Year

2018

Degree Name

Doctor of Philosophy

Department

School of Chemistry

Abstract

Colorectal cancer (CRC) is the second most common cancer in both men and women in Australia. The upregulation of cyclooxygenase-2 (COX-2), an enzyme involved in the inflammation response, has been linked to a number of cancers, including CRC. This has prompted a number of epidemiological and clinical studies that suggest that prolonged administration of non-steroidal anti-inflammatory drugs (NSAIDs) can reduce the incidence of cancer, in particular, CRC. However, side effects such as gastrointestinal (GI) bleeding limit the prolonged daily use of (NSAIDs) for the chemoprevention of cancer.

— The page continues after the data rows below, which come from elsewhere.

[config.mk]
export PLATFORM = sky130hd
export DESIGN_NAME = vlbr_top
export DESIGN_NICKNAME = d
export VERILOG_FILES = /design/src/hdl/vlbr_pkg.sv /design/src/hdl/vlbr_top.sv
export VERILOG_INCLUDE_DIRS = /design/src /design/src/hdl
export SDC_FILE = /design/constraint.sdc
export NUM_CORES = 1
export LEC_CHECK = 0
export ABC_AREA = 1
export BUFFER_PORTS_ARGS = -buffer_cell sky130_fd_sc_hd__buf_2
export CAP_MARGIN = 20
export CORE_MARGIN = 1.5
export CORE_UTILIZATION = 60
export DETAILED_ROUTE_END_ITERATION = 8
export PLACE_DENSITY = 0.82
export SLEW_MARGIN = 20
export SYNTH_ARGS = -nofsm -noshare
export SYNTH_HDL_FRONTEND = slang
export SYNTH_HIERARCHICAL = 1
export SYNTH_SLANG_ARGS = --single-unit
[constraint.sdc]
create_clock -name clk -period 2.2 [get_ports clk]
set_clock_uncertainty 0.05 [all_clocks]
set_input_delay 0 -clock clk [delete_from_list [all_inputs] [get_ports clk]]
set_output_delay 0 -clock clk [all_outputs]
set_load 0.03 [all_outputs]
[src/hdl/vlbr_cfg.svh]
// Constants for the line bit recovery block: counts, widths and reset values
`ifndef VLBR_CFG_SVH
`define VLBR_CFG_SVH

// ---------------------------------------------------------------
// Reference and bit rates (kHz, figures as printed)
// ---------------------------------------------------------------
`define VLBR_REF_KHZ_525   14318.18
`define VLBR_REF_KHZ_625   14500.0
`define VLBR_BIT_KHZ_525   1789.77
`define VLBR_BIT_KHZ_625   1812.5
`define VLBR_REF_PER_BIT   8
// Reference cycles per bit, derived from the two rates
`define VLBR_DIV_CYCLES    ($rtoi(`VLBR_REF_KHZ_525 / `VLBR_BIT_KHZ_525 + 0.5))

// ---------------------------------------------------------------
// Bit cell phase counter
// ---------------------------------------------------------------
`define VLBR_PH_W          3
`define VLBR_PH_ZERO       3'h0
`define VLBR_PH_LAST       3'h7
`define VLBR_PH_MID        3'h4

// ---------------------------------------------------------------
// Word and check
// ---------------------------------------------------------------
`define VLBR_BITS          7'h5a
`define VLBR_BCNT_ZERO     7'h00
`define VLBR_WORD_W        90
`define VLBR_PAD_W         96
`define VLBR_PAD_FILL      6'h00
`define VLBR_CRC_ZERO      8'h00
`define VLBR_BYTE_LAST     4'hb
`define VLBR_BYTE_ZERO     4'h0

// ---------------------------------------------------------------
// Line counting and buffering
// ---------------------------------------------------------------
`define VLBR_LINE_ZERO     5'h00
`define VLBR_LINE_MAX      5'h1f
`define VLBR_FIFO_DEPTH    8

`endif

[src/hdl/vlbr_pkg.sv]
// Types shared by the line bit recovery block
package vlbr_pkg;

  // Recovery sequence states
  typedef enum logic [1:0] {
    VLBR_IDLE,
    VLBR_HUNT,
    VLBR_RECV,
    VLBR_DONE
  } vlbr_state_t;

  // One byte of the captured code word on its way out
  typedef struct packed {
    logic [7:0] data;
    logic       last;
  } vlbr_byte_t;

endpackage : vlbr_pkg

[src/hdl/vlbr_top.sv]
// Line bit recovery: field arming, line gating, bit clock, check and unload
//
// Contract
// - Start stage armed only on enabled lines
// - First data bit sets start stage
// - Timing runs from eight-times reference clock
// - Divider makes pulses at the bit rate
// - Rising data edges realign the divider phase
// - Sample point sits mid bit cell
// - Inverted data shifts into check register
// - Complete only at 90 bits with valid check
// - Completion stops bit clock, raises ready
`timescale 1ns/100ps
`include "vlbr_cfg.svh"

// ---------------------------------------------------------------
// Output buffer
// ---------------------------------------------------------------
module vlbr_fifo #(
  parameter int WIDTH = 9,
  parameter int DEPTH = 8
) (
  input  wire logic             clk,
  input  wire logic             srst,
  input  wire logic [WIDTH-1:0] inData,
  input  wire logic             inValid,
  output      logic             inReady,
  output      logic [WIDTH-1:0] outData,
  output      logic             outValid,
  input  wire logic             outReady
);
  localparam int AW = $clog2(DEPTH);

  logic [WIDTH-1:0] mem [DEPTH];  // Storage words
  logic [AW:0]      wrPtr_reg;    // Write pointer with wrap bit
  logic [AW:0]      rdPtr_reg;    // Read pointer with wrap bit
  logic             full;         // No room left
  logic             empty;        // Nothing stored
  logic             push;         // Word accepted
  logic             pop;          // Word taken

  // Pointer wrap bits tell full from empty without a spare slot
  assign empty    = (wrPtr_reg == rdPtr_reg);
  assign full     = (wrPtr_reg[AW] != rdPtr_reg[AW]) &&
                    (wrPtr_reg[AW-1:0] == rdPtr_reg[AW-1:0]);
  assign inReady  = !full;
  assign outValid = !empty;
  assign push     = inValid && !full;
  assign pop      = outReady && !empty;
  assign outData  = mem[rdPtr_reg[AW-1:0]];

  // Storage write; memory needs no reset since pointers guard it
  always_ff @(posedge clk) begin
    if (push) begin
      mem[wrPtr_reg[AW-1:0]] <= inData;
    end
  end

  // Pointer update
  always_ff @(posedge clk) begin
    if (srst) begin
      wrPtr_reg <= '0;
      rdPtr_reg <= '0;
    end else begin
      if (push) begin
        wrPtr_reg <= wrPtr_reg + 1'b1;
      end
      if (pop) begin
        rdPtr_reg <= rdPtr_reg + 1'b1;
      end
    end
  end
endmodule : vlbr_fifo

Bismuth, a group 15 post-transition metal, has been used for centuries to treat an array of GI diseases. The Bi formulations exhibit an acceptable toxicity profile when administered at low doses over extended periods. Thus, it is hypothesised that the combination of Bi and NSAID in a single compound may potentially relieve the adverse GI side effects of NSAIDs if used daily as a chemopreventive agent.

The aim of this Thesis was to determine the suitability of Bi complexes of NSAIDs (BiNSAIDs) as potential chemotherapeutic or chemopreventive agents. The starting point was to assess the ability of BiNSAIDs to interact with transformed cells (HCT-8 human ileocecal colon cancer cells) using a selection of BiNSAIDs of the general formula [Bi(L)3]n, (where L = diflunisal (difl), mefenamate (mef) or tolfenamate (tolf)).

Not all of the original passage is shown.